The problem —
A single stretch of the material below is to be transcribed exactly, starting at the line with "export IMPL_drt_pass1_iter_count=5" and ending after the line with "Note: power is".
### Data section ###
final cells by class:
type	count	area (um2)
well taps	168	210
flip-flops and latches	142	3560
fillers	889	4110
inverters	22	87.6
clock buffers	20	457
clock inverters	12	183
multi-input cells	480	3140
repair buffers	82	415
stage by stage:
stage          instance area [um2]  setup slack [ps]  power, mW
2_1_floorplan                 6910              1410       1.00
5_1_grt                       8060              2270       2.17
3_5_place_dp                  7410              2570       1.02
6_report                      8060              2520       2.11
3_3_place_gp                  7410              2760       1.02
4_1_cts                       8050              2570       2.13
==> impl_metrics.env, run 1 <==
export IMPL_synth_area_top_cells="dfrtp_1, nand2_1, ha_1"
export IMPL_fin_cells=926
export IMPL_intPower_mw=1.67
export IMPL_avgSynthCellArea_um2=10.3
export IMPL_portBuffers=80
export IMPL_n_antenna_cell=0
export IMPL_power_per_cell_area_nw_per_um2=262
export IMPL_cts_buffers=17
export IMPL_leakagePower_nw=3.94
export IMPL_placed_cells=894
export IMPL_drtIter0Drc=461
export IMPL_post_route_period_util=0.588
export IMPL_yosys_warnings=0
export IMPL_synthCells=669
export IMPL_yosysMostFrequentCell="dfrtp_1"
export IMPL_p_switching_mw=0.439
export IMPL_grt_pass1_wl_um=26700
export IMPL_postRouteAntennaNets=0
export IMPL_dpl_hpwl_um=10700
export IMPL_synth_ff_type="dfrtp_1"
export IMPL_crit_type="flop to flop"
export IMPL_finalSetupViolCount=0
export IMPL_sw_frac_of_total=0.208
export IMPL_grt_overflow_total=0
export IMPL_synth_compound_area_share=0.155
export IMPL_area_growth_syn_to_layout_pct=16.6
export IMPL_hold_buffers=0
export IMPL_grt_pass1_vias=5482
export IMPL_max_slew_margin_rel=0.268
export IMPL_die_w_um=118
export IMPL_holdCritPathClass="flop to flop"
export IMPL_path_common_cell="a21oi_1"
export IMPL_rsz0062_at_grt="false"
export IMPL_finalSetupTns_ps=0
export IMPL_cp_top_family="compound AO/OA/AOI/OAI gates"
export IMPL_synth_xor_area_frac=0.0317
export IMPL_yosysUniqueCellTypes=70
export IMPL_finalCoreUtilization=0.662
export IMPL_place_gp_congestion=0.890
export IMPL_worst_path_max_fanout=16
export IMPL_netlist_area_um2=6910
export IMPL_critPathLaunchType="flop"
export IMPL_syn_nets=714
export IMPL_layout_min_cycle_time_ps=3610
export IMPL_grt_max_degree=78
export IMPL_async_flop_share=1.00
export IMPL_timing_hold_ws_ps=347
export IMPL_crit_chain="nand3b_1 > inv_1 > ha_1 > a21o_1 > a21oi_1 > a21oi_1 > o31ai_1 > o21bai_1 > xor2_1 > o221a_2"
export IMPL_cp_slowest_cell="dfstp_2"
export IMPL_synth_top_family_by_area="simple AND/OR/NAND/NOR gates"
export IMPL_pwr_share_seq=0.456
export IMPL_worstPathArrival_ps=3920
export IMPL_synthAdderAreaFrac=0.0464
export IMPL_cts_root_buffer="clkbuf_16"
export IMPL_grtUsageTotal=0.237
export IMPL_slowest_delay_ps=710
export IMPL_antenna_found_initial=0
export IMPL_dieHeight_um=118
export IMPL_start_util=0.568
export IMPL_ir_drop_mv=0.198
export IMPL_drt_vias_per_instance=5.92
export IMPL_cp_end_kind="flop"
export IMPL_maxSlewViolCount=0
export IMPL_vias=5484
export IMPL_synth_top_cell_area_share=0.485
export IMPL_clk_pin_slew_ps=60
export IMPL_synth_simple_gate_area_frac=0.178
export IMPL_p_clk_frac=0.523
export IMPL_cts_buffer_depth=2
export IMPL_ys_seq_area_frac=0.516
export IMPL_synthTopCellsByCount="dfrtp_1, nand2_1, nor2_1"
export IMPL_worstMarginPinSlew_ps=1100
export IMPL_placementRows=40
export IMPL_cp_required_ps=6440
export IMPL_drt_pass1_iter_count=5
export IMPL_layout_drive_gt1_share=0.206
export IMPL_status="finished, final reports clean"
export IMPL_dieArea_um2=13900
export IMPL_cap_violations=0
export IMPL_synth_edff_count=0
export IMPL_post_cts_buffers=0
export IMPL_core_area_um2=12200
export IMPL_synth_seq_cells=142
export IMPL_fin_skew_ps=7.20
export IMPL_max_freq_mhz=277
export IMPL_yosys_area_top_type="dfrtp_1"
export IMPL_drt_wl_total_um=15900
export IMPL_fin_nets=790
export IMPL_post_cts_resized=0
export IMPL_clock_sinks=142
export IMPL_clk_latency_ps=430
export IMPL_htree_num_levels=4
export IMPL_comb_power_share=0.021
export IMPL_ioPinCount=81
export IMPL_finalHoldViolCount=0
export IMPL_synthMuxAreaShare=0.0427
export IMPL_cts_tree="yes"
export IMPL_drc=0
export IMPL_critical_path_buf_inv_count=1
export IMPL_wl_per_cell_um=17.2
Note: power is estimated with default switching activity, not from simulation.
###
### Data section ###
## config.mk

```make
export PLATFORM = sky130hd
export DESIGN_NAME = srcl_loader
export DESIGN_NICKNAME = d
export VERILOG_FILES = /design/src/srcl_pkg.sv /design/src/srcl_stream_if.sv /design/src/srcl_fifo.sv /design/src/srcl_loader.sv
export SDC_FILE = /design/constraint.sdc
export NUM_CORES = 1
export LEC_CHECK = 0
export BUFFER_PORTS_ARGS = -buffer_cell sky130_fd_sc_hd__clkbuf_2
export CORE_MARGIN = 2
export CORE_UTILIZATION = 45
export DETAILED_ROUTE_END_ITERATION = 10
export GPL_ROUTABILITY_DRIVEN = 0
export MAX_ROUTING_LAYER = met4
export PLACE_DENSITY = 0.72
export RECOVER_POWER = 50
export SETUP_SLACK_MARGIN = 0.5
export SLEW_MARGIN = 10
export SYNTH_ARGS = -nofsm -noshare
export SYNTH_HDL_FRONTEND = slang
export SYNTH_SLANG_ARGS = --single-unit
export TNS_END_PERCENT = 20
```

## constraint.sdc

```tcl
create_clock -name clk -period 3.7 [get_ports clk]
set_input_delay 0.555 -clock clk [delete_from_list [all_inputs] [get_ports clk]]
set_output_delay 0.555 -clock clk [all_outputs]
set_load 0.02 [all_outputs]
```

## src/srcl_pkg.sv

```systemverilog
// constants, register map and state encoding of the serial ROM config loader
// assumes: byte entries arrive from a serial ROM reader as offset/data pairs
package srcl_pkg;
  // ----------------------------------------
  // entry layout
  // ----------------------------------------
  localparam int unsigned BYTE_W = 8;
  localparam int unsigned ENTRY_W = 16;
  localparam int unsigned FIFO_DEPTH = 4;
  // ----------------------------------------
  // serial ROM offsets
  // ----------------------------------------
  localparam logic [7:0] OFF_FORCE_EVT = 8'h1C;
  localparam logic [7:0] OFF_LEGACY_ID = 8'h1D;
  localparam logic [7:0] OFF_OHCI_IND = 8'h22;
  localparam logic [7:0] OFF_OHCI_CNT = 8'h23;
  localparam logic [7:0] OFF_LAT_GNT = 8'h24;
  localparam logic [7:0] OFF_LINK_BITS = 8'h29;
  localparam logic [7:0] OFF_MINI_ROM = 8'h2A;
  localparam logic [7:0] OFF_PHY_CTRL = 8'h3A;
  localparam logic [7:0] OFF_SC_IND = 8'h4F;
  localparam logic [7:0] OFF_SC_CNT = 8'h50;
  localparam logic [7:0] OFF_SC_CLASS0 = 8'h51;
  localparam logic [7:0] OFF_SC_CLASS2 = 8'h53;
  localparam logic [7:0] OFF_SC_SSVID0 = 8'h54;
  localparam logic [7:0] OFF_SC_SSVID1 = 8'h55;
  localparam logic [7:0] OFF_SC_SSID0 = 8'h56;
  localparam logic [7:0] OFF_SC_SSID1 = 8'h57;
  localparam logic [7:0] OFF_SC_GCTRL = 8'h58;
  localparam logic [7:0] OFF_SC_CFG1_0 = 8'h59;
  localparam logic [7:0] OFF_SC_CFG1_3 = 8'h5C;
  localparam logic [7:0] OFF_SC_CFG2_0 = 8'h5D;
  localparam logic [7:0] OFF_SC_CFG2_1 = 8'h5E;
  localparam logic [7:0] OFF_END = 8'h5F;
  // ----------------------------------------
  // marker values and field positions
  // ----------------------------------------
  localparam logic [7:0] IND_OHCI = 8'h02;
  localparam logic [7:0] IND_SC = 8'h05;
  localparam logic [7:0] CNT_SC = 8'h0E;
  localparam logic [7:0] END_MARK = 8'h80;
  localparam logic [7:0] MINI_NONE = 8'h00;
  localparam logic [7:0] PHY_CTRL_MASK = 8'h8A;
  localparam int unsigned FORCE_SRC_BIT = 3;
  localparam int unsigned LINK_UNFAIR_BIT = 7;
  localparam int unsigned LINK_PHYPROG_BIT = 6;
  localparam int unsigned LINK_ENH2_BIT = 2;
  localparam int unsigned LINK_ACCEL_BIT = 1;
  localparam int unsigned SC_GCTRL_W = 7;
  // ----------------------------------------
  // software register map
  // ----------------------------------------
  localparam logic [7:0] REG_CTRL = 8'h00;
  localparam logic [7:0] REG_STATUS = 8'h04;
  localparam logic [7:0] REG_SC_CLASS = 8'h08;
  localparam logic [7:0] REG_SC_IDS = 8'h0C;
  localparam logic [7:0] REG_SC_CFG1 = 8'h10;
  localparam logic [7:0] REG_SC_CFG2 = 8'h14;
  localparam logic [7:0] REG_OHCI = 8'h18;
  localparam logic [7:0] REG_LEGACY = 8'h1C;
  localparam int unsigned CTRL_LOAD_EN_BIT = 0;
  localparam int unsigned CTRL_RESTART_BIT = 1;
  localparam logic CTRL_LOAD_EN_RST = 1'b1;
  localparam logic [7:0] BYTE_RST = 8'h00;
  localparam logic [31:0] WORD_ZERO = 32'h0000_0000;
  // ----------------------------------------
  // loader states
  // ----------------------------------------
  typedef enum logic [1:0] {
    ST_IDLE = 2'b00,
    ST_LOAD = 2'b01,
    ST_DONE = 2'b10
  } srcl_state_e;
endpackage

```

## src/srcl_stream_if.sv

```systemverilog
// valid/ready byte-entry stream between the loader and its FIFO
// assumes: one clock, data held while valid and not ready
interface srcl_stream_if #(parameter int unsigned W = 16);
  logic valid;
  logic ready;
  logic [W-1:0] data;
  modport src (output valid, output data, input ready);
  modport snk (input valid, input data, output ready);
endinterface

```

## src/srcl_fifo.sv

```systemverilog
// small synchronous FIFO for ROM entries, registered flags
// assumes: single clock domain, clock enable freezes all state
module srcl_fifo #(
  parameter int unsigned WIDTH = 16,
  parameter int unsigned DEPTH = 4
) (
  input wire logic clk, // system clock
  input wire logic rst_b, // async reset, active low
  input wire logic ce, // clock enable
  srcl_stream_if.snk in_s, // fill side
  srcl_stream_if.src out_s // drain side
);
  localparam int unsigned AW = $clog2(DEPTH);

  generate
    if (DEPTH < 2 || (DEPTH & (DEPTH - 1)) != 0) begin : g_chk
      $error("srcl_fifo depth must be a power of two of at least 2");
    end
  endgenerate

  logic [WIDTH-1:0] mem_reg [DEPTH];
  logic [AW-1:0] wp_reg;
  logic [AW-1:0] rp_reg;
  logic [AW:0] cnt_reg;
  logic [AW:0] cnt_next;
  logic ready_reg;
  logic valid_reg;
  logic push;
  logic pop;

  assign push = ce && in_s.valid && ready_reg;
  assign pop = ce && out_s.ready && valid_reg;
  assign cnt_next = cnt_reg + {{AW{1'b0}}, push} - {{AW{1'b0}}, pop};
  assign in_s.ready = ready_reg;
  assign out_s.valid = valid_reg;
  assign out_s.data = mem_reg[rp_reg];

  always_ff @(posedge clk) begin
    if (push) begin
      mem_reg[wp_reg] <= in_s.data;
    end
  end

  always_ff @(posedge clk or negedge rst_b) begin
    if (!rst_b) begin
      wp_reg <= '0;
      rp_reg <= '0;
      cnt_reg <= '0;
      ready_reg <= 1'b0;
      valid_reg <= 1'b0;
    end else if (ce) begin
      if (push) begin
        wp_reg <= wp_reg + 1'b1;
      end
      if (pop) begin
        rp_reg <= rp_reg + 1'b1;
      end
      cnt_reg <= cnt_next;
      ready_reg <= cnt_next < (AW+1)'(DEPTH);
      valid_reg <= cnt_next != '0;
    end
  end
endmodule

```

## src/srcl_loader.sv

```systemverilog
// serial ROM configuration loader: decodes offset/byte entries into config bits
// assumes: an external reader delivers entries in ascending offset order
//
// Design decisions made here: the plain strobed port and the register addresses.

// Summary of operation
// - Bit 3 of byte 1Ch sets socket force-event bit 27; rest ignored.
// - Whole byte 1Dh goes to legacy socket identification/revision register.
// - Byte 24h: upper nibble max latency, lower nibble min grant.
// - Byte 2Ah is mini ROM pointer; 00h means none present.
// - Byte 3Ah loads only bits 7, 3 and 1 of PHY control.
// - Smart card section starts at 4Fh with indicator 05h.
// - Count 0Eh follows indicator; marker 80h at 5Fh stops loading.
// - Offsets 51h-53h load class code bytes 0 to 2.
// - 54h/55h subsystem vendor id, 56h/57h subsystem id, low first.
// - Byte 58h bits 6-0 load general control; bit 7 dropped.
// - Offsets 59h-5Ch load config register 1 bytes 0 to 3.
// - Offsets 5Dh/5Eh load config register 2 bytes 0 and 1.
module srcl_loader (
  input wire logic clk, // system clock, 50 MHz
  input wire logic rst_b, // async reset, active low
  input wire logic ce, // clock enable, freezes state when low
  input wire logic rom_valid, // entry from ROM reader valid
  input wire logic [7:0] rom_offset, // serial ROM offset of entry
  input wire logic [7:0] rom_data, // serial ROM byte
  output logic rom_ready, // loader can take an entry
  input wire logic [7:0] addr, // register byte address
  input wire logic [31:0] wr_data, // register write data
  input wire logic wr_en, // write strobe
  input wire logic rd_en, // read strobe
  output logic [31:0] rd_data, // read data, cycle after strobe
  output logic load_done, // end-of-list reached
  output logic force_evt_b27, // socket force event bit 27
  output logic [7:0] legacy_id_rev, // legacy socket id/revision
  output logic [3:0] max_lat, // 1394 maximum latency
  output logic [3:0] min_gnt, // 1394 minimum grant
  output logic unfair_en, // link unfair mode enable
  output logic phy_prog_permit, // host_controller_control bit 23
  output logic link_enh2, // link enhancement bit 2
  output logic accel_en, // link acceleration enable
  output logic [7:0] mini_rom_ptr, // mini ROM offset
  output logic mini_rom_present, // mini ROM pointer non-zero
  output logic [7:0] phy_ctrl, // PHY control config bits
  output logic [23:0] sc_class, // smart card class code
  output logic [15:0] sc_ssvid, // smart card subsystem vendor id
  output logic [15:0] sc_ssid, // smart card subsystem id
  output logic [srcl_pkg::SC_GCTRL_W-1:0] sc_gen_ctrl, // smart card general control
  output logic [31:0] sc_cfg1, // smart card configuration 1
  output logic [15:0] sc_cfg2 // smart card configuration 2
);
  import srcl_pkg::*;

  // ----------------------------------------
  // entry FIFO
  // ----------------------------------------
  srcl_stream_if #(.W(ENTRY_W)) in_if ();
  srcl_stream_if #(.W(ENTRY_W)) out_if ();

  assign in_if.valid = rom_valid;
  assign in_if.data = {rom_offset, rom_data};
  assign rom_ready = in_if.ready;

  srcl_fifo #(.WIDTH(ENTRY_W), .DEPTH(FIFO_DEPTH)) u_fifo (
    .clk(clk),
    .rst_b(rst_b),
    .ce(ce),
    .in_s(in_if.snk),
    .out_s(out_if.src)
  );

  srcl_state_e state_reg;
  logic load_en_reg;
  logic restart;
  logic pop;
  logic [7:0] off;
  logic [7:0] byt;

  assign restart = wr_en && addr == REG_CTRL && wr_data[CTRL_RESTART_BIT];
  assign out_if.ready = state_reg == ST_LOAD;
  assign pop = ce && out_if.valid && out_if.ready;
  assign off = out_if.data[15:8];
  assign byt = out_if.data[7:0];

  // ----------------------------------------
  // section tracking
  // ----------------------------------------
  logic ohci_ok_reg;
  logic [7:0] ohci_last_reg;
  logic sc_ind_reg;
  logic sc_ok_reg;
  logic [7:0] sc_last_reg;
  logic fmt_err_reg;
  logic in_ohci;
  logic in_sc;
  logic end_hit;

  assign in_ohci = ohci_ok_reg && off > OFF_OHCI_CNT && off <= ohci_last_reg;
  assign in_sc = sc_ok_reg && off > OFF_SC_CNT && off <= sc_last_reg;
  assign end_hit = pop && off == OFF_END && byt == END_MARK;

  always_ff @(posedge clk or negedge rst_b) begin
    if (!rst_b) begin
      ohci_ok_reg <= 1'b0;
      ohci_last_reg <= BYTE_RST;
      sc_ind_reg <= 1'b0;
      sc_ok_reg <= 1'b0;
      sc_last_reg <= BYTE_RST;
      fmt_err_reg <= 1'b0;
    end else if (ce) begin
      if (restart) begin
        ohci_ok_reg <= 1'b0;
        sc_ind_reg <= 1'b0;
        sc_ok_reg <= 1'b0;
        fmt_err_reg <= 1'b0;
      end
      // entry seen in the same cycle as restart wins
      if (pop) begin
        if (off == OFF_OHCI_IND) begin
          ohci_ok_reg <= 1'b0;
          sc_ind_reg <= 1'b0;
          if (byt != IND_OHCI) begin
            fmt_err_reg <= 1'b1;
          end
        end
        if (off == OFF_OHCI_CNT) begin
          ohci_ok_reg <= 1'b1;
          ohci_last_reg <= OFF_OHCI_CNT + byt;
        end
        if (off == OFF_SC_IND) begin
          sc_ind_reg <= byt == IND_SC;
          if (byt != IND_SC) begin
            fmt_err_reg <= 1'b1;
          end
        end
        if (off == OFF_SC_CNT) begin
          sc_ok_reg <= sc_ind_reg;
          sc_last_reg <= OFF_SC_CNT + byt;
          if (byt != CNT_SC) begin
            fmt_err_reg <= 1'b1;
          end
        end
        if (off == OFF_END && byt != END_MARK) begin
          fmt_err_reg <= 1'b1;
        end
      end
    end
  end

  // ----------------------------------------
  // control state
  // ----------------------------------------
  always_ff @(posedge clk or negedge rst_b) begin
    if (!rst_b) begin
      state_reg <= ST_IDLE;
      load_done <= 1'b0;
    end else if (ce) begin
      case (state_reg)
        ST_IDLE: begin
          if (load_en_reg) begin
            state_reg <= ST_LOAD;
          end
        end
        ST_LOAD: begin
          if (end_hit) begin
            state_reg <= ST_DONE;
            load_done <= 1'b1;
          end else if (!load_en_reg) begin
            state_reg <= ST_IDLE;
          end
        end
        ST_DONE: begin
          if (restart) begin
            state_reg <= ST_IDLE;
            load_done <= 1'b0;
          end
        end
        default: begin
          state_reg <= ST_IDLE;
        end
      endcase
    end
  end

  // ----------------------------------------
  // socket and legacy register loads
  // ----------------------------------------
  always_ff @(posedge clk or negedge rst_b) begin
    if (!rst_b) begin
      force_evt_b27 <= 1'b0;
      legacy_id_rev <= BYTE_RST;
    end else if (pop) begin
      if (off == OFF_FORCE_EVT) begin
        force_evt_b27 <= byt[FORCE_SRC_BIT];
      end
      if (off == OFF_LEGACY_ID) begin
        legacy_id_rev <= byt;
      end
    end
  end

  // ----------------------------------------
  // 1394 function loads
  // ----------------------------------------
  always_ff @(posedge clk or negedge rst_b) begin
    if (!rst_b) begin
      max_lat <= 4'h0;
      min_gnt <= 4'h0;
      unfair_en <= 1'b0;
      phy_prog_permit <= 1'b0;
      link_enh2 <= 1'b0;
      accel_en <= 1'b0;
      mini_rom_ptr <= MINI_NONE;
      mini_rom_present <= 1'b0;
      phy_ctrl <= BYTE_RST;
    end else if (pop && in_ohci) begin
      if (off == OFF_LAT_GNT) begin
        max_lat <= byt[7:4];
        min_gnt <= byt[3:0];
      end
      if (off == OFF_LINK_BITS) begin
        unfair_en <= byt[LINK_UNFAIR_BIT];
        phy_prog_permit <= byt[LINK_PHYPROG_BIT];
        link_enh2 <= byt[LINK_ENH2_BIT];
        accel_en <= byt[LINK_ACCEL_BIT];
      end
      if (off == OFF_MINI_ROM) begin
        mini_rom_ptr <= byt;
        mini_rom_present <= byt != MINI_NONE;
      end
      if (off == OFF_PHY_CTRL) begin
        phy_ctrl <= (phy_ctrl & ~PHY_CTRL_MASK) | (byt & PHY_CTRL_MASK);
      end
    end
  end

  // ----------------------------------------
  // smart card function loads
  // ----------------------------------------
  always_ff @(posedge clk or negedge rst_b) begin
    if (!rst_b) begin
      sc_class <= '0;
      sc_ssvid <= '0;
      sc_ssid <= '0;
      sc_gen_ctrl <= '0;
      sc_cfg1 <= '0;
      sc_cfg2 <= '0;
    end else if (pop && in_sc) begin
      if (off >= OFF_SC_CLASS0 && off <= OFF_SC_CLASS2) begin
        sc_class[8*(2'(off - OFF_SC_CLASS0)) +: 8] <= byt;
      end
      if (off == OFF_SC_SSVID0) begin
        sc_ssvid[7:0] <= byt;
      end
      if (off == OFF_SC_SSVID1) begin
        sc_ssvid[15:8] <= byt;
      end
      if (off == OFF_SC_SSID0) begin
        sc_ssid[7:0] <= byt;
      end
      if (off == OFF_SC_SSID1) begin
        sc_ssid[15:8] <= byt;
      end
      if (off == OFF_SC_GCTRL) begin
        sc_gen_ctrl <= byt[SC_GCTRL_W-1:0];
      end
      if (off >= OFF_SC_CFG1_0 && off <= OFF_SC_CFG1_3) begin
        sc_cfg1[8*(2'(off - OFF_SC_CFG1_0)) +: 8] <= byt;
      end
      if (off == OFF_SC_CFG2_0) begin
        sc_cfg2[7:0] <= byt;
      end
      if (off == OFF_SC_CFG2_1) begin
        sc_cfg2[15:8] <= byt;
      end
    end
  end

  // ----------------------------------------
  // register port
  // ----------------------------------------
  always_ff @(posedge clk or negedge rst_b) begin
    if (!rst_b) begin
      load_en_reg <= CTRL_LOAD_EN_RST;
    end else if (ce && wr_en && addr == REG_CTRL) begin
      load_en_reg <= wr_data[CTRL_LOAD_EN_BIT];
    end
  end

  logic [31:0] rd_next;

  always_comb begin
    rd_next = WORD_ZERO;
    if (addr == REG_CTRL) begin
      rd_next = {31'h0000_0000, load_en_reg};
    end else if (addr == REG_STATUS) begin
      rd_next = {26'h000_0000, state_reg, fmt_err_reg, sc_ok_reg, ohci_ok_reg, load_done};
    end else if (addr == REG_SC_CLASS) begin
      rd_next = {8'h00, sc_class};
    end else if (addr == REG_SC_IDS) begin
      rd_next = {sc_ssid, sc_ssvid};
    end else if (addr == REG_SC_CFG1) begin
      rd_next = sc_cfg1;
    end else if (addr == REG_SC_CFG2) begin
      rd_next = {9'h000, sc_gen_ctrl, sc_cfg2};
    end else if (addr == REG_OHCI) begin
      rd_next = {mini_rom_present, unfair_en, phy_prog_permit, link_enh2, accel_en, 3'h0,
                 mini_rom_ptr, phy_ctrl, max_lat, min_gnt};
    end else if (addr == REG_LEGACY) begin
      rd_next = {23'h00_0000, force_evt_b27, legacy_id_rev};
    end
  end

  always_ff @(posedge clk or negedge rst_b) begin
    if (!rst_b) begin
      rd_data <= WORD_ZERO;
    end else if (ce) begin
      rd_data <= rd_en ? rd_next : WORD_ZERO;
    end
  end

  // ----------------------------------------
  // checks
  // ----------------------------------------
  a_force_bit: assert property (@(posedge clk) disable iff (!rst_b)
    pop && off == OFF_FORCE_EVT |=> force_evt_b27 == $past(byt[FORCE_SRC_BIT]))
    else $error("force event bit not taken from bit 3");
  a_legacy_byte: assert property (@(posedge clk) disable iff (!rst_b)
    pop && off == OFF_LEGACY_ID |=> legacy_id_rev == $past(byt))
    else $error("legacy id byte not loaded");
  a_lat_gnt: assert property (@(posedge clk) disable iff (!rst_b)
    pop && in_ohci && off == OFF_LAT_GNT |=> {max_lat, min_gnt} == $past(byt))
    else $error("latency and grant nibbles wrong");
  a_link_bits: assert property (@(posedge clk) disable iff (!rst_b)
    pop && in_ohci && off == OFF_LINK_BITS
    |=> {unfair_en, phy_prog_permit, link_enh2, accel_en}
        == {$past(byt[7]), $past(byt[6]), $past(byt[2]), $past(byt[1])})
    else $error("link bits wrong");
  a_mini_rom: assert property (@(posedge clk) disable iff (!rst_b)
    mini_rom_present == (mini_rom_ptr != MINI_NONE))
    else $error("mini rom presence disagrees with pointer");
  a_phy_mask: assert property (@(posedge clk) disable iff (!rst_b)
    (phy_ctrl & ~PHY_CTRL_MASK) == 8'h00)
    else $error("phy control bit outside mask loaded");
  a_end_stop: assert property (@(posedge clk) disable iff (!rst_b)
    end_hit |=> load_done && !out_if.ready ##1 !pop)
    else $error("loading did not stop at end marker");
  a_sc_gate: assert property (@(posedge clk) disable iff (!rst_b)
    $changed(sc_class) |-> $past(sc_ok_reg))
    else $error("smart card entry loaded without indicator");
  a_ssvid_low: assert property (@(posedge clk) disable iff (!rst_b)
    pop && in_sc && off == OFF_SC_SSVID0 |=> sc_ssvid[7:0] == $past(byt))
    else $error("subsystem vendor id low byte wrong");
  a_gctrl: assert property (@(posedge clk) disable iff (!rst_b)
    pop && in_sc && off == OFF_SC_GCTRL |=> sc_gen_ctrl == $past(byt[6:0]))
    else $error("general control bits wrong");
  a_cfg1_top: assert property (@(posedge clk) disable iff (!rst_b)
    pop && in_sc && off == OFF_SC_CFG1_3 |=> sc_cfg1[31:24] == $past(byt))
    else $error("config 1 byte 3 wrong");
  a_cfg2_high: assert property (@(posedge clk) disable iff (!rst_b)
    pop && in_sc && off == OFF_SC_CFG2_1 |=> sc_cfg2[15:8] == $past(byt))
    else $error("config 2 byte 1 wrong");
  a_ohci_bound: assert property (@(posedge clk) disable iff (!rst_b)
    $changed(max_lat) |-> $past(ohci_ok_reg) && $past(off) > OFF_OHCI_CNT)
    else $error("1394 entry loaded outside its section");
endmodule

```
###
Output below —
export IMPL_drt_pass1_iter_count=5
export IMPL_layout_drive_gt1_share=0.206
export IMPL_status="finished, final reports clean"
export IMPL_dieArea_um2=13900
export IMPL_cap_violations=0
export IMPL_synth_edff_count=0
export IMPL_post_cts_buffers=0
export IMPL_core_area_um2=12200
export IMPL_synth_seq_cells=142
export IMPL_fin_skew_ps=7.20
export IMPL_max_freq_mhz=277
export IMPL_yosys_area_top_type="dfrtp_1"
export IMPL_drt_wl_total_um=15900
export IMPL_fin_nets=790
export IMPL_post_cts_resized=0
export IMPL_clock_sinks=142
export IMPL_clk_latency_ps=430
export IMPL_htree_num_levels=4
export IMPL_comb_power_share=0.021
export IMPL_ioPinCount=81
export IMPL_finalHoldViolCount=0
export IMPL_synthMuxAreaShare=0.0427
export IMPL_cts_tree="yes"
export IMPL_drc=0
export IMPL_critical_path_buf_inv_count=1
export IMPL_wl_per_cell_um=17.2
Note: power is estimated with default switching activity, not from simulation.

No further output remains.